In both parental and CycA2-eYFP RPE cells, a subset of cells containing cytoplasmic CycA2 were positive for EdU, likely reflecting the time difference between EdU addition and fixation of the cells (Figs. 1C,D). This indicates that CycA2 appears in the cytoplasm immediately after completion of S-phase, 4-6h before mitosis (Figure 1B-D). To detect whether cytoplasmic accumulation of CycA2-eYFP depends on completion of S-phase, we treated RPE-CycA2-eYFP cells with thymidine or hydroxyurea and quantified the amount of cells that accumulate CycA2-eYFP in the cytoplasm (Fig. 1F). The treatment with either drug resulted in a decreased number of cells accumulating CycA2 in the cytoplasm, suggesting that cells blocked in S phase do not gain cytoplasmic CycA2-eYFP, further indicating that CycA2-eYFP starts to localise in the cytoplasm at the S/G2 transition.

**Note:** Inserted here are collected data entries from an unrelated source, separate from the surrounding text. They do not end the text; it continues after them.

`src/rtl/gpio_bank_pkg.sv`:
```
// gpio_bank_pkg
//   Shared constants for the Avalon-MM GPIO bank: word offsets of the
//   register map, used by the RTL and by anything that drives the bus.
//   No ports.
package gpio_bank_pkg;

   localparam logic [2:0] ADDR_DATA_IN  = 3'd0;  // RO, debounced inputs
   localparam logic [2:0] ADDR_DATA_OUT = 3'd1;  // RW, output latch
   localparam logic [2:0] ADDR_IRQ_MASK = 3'd2;  // RW
   localparam logic [2:0] ADDR_EDGE_CAP = 3'd3;  // R, write-1-to-clear
   localparam logic [2:0] ADDR_RISE_EN  = 3'd4;  // RW
   localparam logic [2:0] ADDR_FALL_EN  = 3'd5;  // RW
   localparam logic [2:0] ADDR_OUT_SET  = 3'd6;  // WO, 1 bits set DATA_OUT
   localparam logic [2:0] ADDR_OUT_CLR  = 3'd7;  // WO, 1 bits clear DATA_OUT

endpackage

```
`src/rtl/gpio_debounce.sv`:
```
// gpio_debounce
//   One GPIO input bit: 2-flop synchroniser followed by a debounce filter.
//   The debounced value follows the synchronised value only after the two
//   have disagreed for DEBOUNCE_CYCLES consecutive cycles; any agreeing
//   cycle restarts the count. DEBOUNCE_CYCLES = 0 bypasses the filter.
// Ports
//   i_clk        clock, rising edge
//   i_rst_n      asynchronous active-low reset
//   i_async      raw asynchronous input
//   o_debounced  debounced level
module gpio_debounce #(
   parameter int unsigned DEBOUNCE_CYCLES = 50000
)(
   input  logic i_clk,
   input  logic i_rst_n,
   input  logic i_async,
   output logic o_debounced
);

   logic r_meta;
   logic r_sync;

   always_ff @(posedge i_clk or negedge i_rst_n) begin
      if (!i_rst_n) begin
         r_meta <= 1'b0;
         r_sync <= 1'b0;
      end else begin
         r_meta <= i_async;
         r_sync <= r_meta;
      end
   end

   generate
      if (DEBOUNCE_CYCLES == 0) begin : g_bypass
         assign o_debounced = r_sync;
      end else begin : g_filter
         localparam int CNT_W = $clog2(DEBOUNCE_CYCLES + 1);
         // Counter holds the number of disagreeing cycles already seen, so
         // the update happens on the cycle the count would reach
         // DEBOUNCE_CYCLES; it never goes past DEBOUNCE_CYCLES-1.
         localparam logic [CNT_W-1:0] CNT_LAST = CNT_W'(DEBOUNCE_CYCLES - 1);

         logic [CNT_W-1:0] r_cnt;
         logic             r_deb;

         always_ff @(posedge i_clk or negedge i_rst_n) begin
            if (!i_rst_n) begin
               r_cnt <= '0;
               r_deb <= 1'b0;
            end else if (r_sync == r_deb) begin
               r_cnt <= '0;
            end else if (r_cnt == CNT_LAST) begin
               r_deb <= r_sync;
               r_cnt <= '0;
            end else begin
               r_cnt <= r_cnt + CNT_W'(1);
            end
         end

         assign o_debounced = r_deb;
      end
   endgenerate

endmodule

```
`src/rtl/avmm_gpio_bank.sv`:
```
// avmm_gpio_bank
//   Avalon-MM slave GPIO bank: debounced inputs with per-bit rise/fall edge
//   capture and maskable level interrupt, plus a registered output latch
//   with set/clear aliases. Read latency is fixed at one cycle.
// Ports
//   clk_clk        clock, rising edge
//   reset_reset_n  asynchronous active-low reset
//   avs_address    word register index (see gpio_bank_pkg)
//   avs_read       read strobe
//   avs_write      write strobe
//   avs_writedata  write data (bits 31..WIDTH ignored)
//   avs_readdata   read data, valid the cycle after avs_read
//   irq            registered level interrupt
//   gpio_in        asynchronous external inputs
//   gpio_out       registered outputs
module avmm_gpio_bank
   import gpio_bank_pkg::*;
#(
   parameter int unsigned      WIDTH           = 8,
   parameter int unsigned      DEBOUNCE_CYCLES = 50000,
   parameter logic [WIDTH-1:0] OUT_RESET       = '0
)(
   input  logic             clk_clk,
   input  logic             reset_reset_n,
   input  logic [2:0]       avs_address,
   input  logic             avs_read,
   input  logic             avs_write,
   input  logic [31:0]      avs_writedata,
   output logic [31:0]      avs_readdata,
   output logic             irq,
   input  logic [WIDTH-1:0] gpio_in,
   output logic [WIDTH-1:0] gpio_out
);

   logic [WIDTH-1:0] r_data_out;
   logic [WIDTH-1:0] r_irq_mask;
   logic [WIDTH-1:0] r_edge_cap;
   logic [WIDTH-1:0] r_rise_en;
   logic [WIDTH-1:0] r_fall_en;
   logic [WIDTH-1:0] r_deb_prev;
   logic             r_irq;
   logic [31:0]      r_readdata;

   logic [WIDTH-1:0] w_deb;
   logic [WIDTH-1:0] w_wdata;
   logic [WIDTH-1:0] w_edge;
   logic [WIDTH-1:0] w_clr;
   logic [WIDTH-1:0] w_rd_sel;
   logic [31:0]      w_rd_word;
   logic [31:0]      w_unused_wdata;

   genvar gi;
   generate
      for (gi = 0; gi < WIDTH; gi++) begin : g_bit
         gpio_debounce #(
            .DEBOUNCE_CYCLES (DEBOUNCE_CYCLES)
         ) u_debounce (
            .i_clk       (clk_clk),
            .i_rst_n     (reset_reset_n),
            .i_async     (gpio_in[gi]),
            .o_debounced (w_deb[gi])
         );
      end
   endgenerate

   // Upper write-data bits are architecturally ignored.
   assign w_unused_wdata = avs_writedata;
   assign w_wdata        = avs_writedata[WIDTH-1:0];

   assign w_edge = (w_deb & ~r_deb_prev & r_rise_en) |
                   (~w_deb & r_deb_prev & r_fall_en);
   assign w_clr  = (avs_write && avs_address == ADDR_EDGE_CAP) ? w_wdata : '0;

   always_comb begin
      w_rd_sel = '0;
      case (avs_address)
         ADDR_DATA_IN:  w_rd_sel = w_deb;
         ADDR_DATA_OUT: w_rd_sel = r_data_out;
         ADDR_IRQ_MASK: w_rd_sel = r_irq_mask;
         ADDR_EDGE_CAP: w_rd_sel = r_edge_cap;
         ADDR_RISE_EN:  w_rd_sel = r_rise_en;
         ADDR_FALL_EN:  w_rd_sel = r_fall_en;
         default:       w_rd_sel = '0;   // OUT_SET / OUT_CLR are write-only
      endcase
      w_rd_word              = '0;
      w_rd_word[WIDTH-1:0]   = w_rd_sel;
   end

   always_ff @(posedge clk_clk or negedge reset_reset_n) begin
      if (!reset_reset_n) begin
         r_data_out <= OUT_RESET;
         r_irq_mask <= '0;
         r_edge_cap <= '0;
         r_rise_en  <= '0;
         r_fall_en  <= '0;
         r_deb_prev <= '0;
         r_irq      <= 1'b0;
         r_readdata <= '0;
      end else begin
         r_deb_prev <= w_deb;
         // A fresh edge overrides a same-cycle write-1-to-clear.
         r_edge_cap <= (r_edge_cap & ~w_clr) | w_edge;
         r_irq      <= |(r_edge_cap & r_irq_mask);
         // Read data is taken from the pre-write register contents.
         if (avs_read) begin
            r_readdata <= w_rd_word;
         end
         if (avs_write) begin
            case (avs_address)
               ADDR_DATA_OUT: r_data_out <= w_wdata;
               ADDR_IRQ_MASK: r_irq_mask <= w_wdata;
               ADDR_RISE_EN:  r_rise_en  <= w_wdata;
               ADDR_FALL_EN:  r_fall_en  <= w_wdata;
               ADDR_OUT_SET:  r_data_out <= r_data_out | w_wdata;
               ADDR_OUT_CLR:  r_data_out <= r_data_out & ~w_wdata;
               default:       ;
            endcase
         end
      end
   end

   assign gpio_out     = r_data_out;
   assign avs_readdata = r_readdata;
   assign irq          = r_irq;

endmodule

```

Cyclin A2-eYFP cytoplasmic appearance after modulation of Cdk activity
The observation that CycA2-eYFP only accumulates in the cytoplasm after S-phase completion suggests that cytoplasmic accumulation is suppressed during S-phase or stimulated during G2 phase. We previously showed that mitotic-inducing activities of Cdk1 and Plk1 start to accumulate at the S/G2 transition (Akopyan et al., 2014). However, we find no evidence that addition of inhibitors to Plk1 or its upstream kinase Aurora A affects cytoplasmic appearance of CycA2 (not shown). Addition of inhibitors to Cdk1 or Cdk2 led to a slight decrease in cells accumulating cytoplasmic CycA2-eYFP, but interpretation of these results is hampered by that Cdk inhibition may affect S-phase progression (not shown). To this end, we followed individual cells that had a low but clear presence of CycA2-eYFP in the cytoplasm at the time of addition of inhibitors. To improve comparison, we synchronised these cells in silico at the time point when each cell reaches a certain level of cytoplasmic CycA2-eYFP (Fig. S2A). This allowed us to assess the contribution of Cdk1/2 activity to the cytoplasmic localisation of CycA2-eYFP specifically in G2 phase. We did not observe significant differences in the dynamics of cytoplasmic accumulation of CycA2-eYFP in either of the treatments, showing that a reduction of Cdk1/2 activity does not compromise cytoplasmic accumulation of CycA2-eYFP once initiated (Fig. S2A).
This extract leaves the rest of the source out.